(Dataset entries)

- - -

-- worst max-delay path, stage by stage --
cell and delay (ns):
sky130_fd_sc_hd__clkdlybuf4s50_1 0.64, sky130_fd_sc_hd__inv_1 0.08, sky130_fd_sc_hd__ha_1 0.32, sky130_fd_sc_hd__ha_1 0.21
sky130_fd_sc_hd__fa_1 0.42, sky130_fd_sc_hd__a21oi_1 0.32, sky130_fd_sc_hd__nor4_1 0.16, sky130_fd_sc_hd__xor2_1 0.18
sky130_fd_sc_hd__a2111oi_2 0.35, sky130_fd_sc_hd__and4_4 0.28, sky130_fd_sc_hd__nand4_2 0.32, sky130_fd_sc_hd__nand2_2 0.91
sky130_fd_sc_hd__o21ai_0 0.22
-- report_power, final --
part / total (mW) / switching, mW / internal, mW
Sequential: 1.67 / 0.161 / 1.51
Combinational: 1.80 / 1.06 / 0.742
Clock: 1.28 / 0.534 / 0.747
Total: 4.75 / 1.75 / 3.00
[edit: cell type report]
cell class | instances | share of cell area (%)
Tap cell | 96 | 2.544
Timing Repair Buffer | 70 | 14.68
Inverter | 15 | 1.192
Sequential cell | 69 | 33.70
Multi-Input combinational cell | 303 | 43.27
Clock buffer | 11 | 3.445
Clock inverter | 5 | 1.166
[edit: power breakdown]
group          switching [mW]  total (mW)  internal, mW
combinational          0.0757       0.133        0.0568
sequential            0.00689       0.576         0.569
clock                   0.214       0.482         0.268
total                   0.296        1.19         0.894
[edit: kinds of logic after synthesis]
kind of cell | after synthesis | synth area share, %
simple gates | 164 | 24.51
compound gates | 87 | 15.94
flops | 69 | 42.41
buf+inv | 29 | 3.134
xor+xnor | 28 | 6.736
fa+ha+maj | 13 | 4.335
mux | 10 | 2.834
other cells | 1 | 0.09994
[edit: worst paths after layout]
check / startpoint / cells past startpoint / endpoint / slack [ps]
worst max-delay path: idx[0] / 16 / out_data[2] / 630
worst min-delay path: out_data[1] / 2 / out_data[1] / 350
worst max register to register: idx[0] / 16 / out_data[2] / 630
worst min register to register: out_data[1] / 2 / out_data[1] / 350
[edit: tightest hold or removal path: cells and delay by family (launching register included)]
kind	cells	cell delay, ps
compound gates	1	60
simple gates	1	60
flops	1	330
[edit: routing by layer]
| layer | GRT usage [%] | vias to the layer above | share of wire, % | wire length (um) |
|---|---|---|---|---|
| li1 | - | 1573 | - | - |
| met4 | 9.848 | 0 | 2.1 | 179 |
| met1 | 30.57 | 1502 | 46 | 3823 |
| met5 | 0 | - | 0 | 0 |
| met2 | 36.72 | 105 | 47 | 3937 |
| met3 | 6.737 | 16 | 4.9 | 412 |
`src/rtl/valid_burst_if.sv`:
```
// Datavalid burst handshake bundle between a controller and the generator.
// master: generator side (takes requests, drives datavalid/status); slave: controller side.
interface valid_burst_if #(
    parameter int LEN_W = 8,
    parameter int GAP_W = 8,
    parameter int CNT_W = 4
);
    logic             start;
    logic             abort;
    logic [LEN_W-1:0] burst_len;
    logic [GAP_W-1:0] gap_len;
    logic [CNT_W-1:0] burst_cnt;
    logic             datavalid;
    logic             busy;
    logic             done;
    logic [CNT_W-1:0] burst_idx;

    modport master (
        input  start, abort, burst_len, gap_len, burst_cnt,
        output datavalid, busy, done, burst_idx
    );

    modport slave (
        output start, abort, burst_len, gap_len, burst_cnt,
        input  datavalid, busy, done, burst_idx
    );
endinterface

```
`src/rtl/valid_burst_gen.sv`:
```
// Programmable datavalid burst source: N bursts of L clocks high, max(G,1) low between.
// Ports: clk, rst (async active-low), bus (valid_burst_if.master: start/abort/params in, datavalid/busy/done/burst_idx out).
module valid_burst_gen #(
    parameter int LEN_W = 8,
    parameter int GAP_W = 8,
    parameter int CNT_W = 4
) (
    input  logic          clk,
    input  logic          rst,
    valid_burst_if.master bus
);
    typedef enum logic [1:0] {IDLE, HIGH, GAP, FIN} state_t;

    state_t           state;
    logic [LEN_W-1:0] len_q;
    logic [LEN_W-1:0] hcnt;
    logic [GAP_W-1:0] gap_q;
    logic [GAP_W-1:0] gcnt;
    logic [CNT_W-1:0] cnt_q;
    logic [CNT_W-1:0] idx;
    logic             dv;
    logic             busy;
    logic             done;
    logic [CNT_W-1:0] idx_nxt;
    logic             last;

    assign idx_nxt = idx + 1'b1;
    // idx never exceeds cnt_q-1, so the increment cannot wrap
    assign last    = (idx_nxt == cnt_q);

    assign bus.datavalid = dv;
    assign bus.busy      = busy;
    assign bus.done      = done;
    assign bus.burst_idx = idx;

    always_ff @(posedge clk or negedge rst) begin
        if (!rst) begin
            state <= IDLE;
            len_q <= '0;
            hcnt  <= '0;
            gap_q <= '0;
            gcnt  <= '0;
            cnt_q <= '0;
            idx   <= '0;
            dv    <= 1'b0;
            busy  <= 1'b0;
            done  <= 1'b0;
        end else begin
            done <= 1'b0;
            if (state != IDLE && bus.abort) begin
                state <= IDLE;
                dv    <= 1'b0;
                busy  <= 1'b0;
            end else begin
                unique case (state)
                    IDLE: begin
                        if (bus.start && !bus.abort) begin
                            len_q <= bus.burst_len;
                            // zero gap stretched to one clock
                            gap_q <= (bus.gap_len == '0) ?
                                     GAP_W'(1) : bus.gap_len;
                            cnt_q <= bus.burst_cnt;
                            idx   <= '0;
                            busy  <= 1'b1;
                            if (bus.burst_len == '0 ||
                                bus.burst_cnt == '0) begin
                                state <= FIN;
                                done  <= 1'b1;
                            end else begin
                                state <= HIGH;
                                dv    <= 1'b1;
                                hcnt  <= LEN_W'(1);
                            end
                        end
                    end
                    HIGH: begin
                        if (hcnt == len_q) begin
                            dv <= 1'b0;
                            if (last) begin
                                state <= FIN;
                                done  <= 1'b1;
                            end else begin
                                state <= GAP;
                                gcnt  <= GAP_W'(1);
                            end
                        end else begin
                            hcnt <= hcnt + 1'b1;
                        end
                    end
                    GAP: begin
                        if (gcnt == gap_q) begin
                            state <= HIGH;
                            dv    <= 1'b1;
                            hcnt  <= LEN_W'(1);
                            idx   <= idx_nxt;
                        end else begin
                            gcnt <= gcnt + 1'b1;
                        end
                    end
                    FIN: begin
                        state <= IDLE;
                        busy  <= 1'b0;
                    end
                    default: state <= IDLE;
                endcase
            end
        end
    end
endmodule

```
`src/flat_wrapper.sv`:
```
// flat-port wrapper written by rule: the top's interface ports become plain ports
module valid_burst_gen_flat 
#(
    parameter int LEN_W = 8,
    parameter int GAP_W = 8,
    parameter int CNT_W = 4
)
  (clk, rst, bus_start, bus_abort, bus_burst_len, bus_gap_len, bus_burst_cnt, bus_datavalid, bus_busy, bus_done, bus_burst_idx);
  valid_burst_if #(.LEN_W(LEN_W), .GAP_W(GAP_W), .CNT_W(CNT_W)) bus_i ();
  input  logic clk;
  input  logic rst;
  input wire logic [$bits(bus_i.start)-1:0] bus_start;
  input wire logic [$bits(bus_i.abort)-1:0] bus_abort;
  input wire logic [$bits(bus_i.burst_len)-1:0] bus_burst_len;
  input wire logic [$bits(bus_i.gap_len)-1:0] bus_gap_len;
  input wire logic [$bits(bus_i.burst_cnt)-1:0] bus_burst_cnt;
  output wire logic [$bits(bus_i.datavalid)-1:0] bus_datavalid;
  output wire logic [$bits(bus_i.busy)-1:0] bus_busy;
  output wire logic [$bits(bus_i.done)-1:0] bus_done;
  output wire logic [$bits(bus_i.burst_idx)-1:0] bus_burst_idx;
  assign bus_i.start = bus_start;
  assign bus_i.abort = bus_abort;
  assign bus_i.burst_len = bus_burst_len;
  assign bus_i.gap_len = bus_gap_len;
  assign bus_i.burst_cnt = bus_burst_cnt;
  assign bus_datavalid = bus_i.datavalid;
  assign bus_busy = bus_i.busy;
  assign bus_done = bus_i.done;
  assign bus_burst_idx = bus_i.burst_idx;
  valid_burst_gen #(.LEN_W(LEN_W), .GAP_W(GAP_W), .CNT_W(CNT_W)) u_core (.clk(clk), .rst(rst), .bus(bus_i));
endmodule
```
`src/rtl/mem_arbiter.sv`:
```
// -----------------------------------------------------------------------------
// mem_arbiter
//   Arbitrates a single shared line-fill / write-back memory port between an
//   I-cache (read only) and a D-cache (read and write-back). Exactly one
//   transaction is outstanding at a time. A request seen in IDLE is granted on
//   the next rising edge, so the memory strobe follows the request by one
//   cycle. Completion (mem_ready) always returns the arbiter to IDLE for one
//   turnaround cycle before the next grant.
//
//   Optional feature macro: ARB_RR_EN
//     defined   -> round-robin on contention using a 1-bit last-served pointer
//     undefined -> fixed priority, the D-cache always wins contention
//
// Ports
//   clk, proc_reset               clock, synchronous active-high reset
//   i_mem_read/i_mem_addr         I-cache fill request (level) and address
//   i_mem_rdata/i_mem_ready       I-cache fill data and completion
//   d_mem_read/d_mem_write        D-cache fill / write-back requests (level)
//   d_mem_addr/d_mem_wdata        D-cache address and write-back line
//   d_mem_rdata/d_mem_ready       D-cache fill data and completion
//   mem_read/mem_write            shared memory strobes
//   mem_addr/mem_wdata            shared memory address and write line
//   mem_rdata/mem_ready           shared memory response
// -----------------------------------------------------------------------------
module mem_arbiter #(
    parameter int ADDR_W = 28,
    parameter int DATA_W = 128
) (
    input  logic              clk,
    input  logic              proc_reset,
    input  logic              i_mem_read,
    input  logic [ADDR_W-1:0] i_mem_addr,
    output logic [DATA_W-1:0] i_mem_rdata,
    output logic              i_mem_ready,
    input  logic              d_mem_read,
    input  logic              d_mem_write,
    input  logic [ADDR_W-1:0] d_mem_addr,
    input  logic [DATA_W-1:0] d_mem_wdata,
    output logic [DATA_W-1:0] d_mem_rdata,
    output logic              d_mem_ready,
    output logic              mem_read,
    output logic              mem_write,
    output logic [ADDR_W-1:0] mem_addr,
    output logic [DATA_W-1:0] mem_wdata,
    input  logic [DATA_W-1:0] mem_rdata,
    input  logic              mem_ready
);

    typedef enum logic [1:0] {
        IDLE    = 2'd0,
        SERVE_I = 2'd1,
        SERVE_D = 2'd2
    } state_t;

    state_t state_q, state_d;
    logic   i_req, d_req;
    logic   tie_to_d;   // which port wins when both request in IDLE

    assign i_req = i_mem_read;
    assign d_req = d_mem_read | d_mem_write;

`ifdef ARB_RR_EN
    // last_d_q = 1 means the D-cache completed the most recent transaction.
    // Reset value 0 reads as "I last served", so the first tie goes to D.
    logic last_d_q, last_d_d;

    always_comb begin
        last_d_d = last_d_q;
        if (mem_ready && state_q == SERVE_I) last_d_d = 1'b0;
        if (mem_ready && state_q == SERVE_D) last_d_d = 1'b1;
    end

    always_ff @(posedge clk) begin
        if (proc_reset) last_d_q <= 1'b0;
        else            last_d_q <= last_d_d;
    end

    assign tie_to_d = ~last_d_q;
`else
    assign tie_to_d = 1'b1;
`endif

    always_ff @(posedge clk) begin
        if (proc_reset) state_q <= IDLE;
        else            state_q <= state_d;
    end

    // Next-state: grant is frozen while serving; leaving happens on
    // completion or when the granted requester withdraws.
    always_comb begin
        state_d = state_q;
        case (state_q)
            IDLE: begin
                if (i_req && d_req) state_d = tie_to_d ? SERVE_D : SERVE_I;
                else if (d_req)     state_d = SERVE_D;
                else if (i_req)     state_d = SERVE_I;
            end
            SERVE_I: begin
                if (mem_ready || !i_req) state_d = IDLE;
            end
            SERVE_D: begin
                if (mem_ready || !d_req) state_d = IDLE;
            end
            default: state_d = IDLE;
        endcase
    end

    // Memory-side mux: pure pass-through of the granted port, zeros in IDLE.
    always_comb begin
        mem_read  = 1'b0;
        mem_write = 1'b0;
        mem_addr  = '0;
        mem_wdata = '0;
        case (state_q)
            SERVE_I: begin
                mem_read = i_mem_read;
                mem_addr = i_mem_addr;
            end
            SERVE_D: begin
                mem_read  = d_mem_read;
                mem_write = d_mem_write;
                mem_addr  = d_mem_addr;
                mem_wdata = d_mem_wdata;
            end
            default: ;
        endcase
    end

    // Ready is masked while reset is asserted so a late memory response in
    // the reset cycle cannot leak to a cache.
    assign i_mem_ready = mem_ready & (state_q == SERVE_I) & ~proc_reset;
    assign d_mem_ready = mem_ready & (state_q == SERVE_D) & ~proc_reset;
    assign i_mem_rdata = mem_rdata;
    assign d_mem_rdata = mem_rdata;

endmodule
```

- - -

-- Instructions for the task --
Which lines hold the word "after"? Return all of them from the records above.

-- Answer to the problem --
[edit: kinds of logic after synthesis]
kind of cell | after synthesis | synth area share, %
[edit: worst paths after layout]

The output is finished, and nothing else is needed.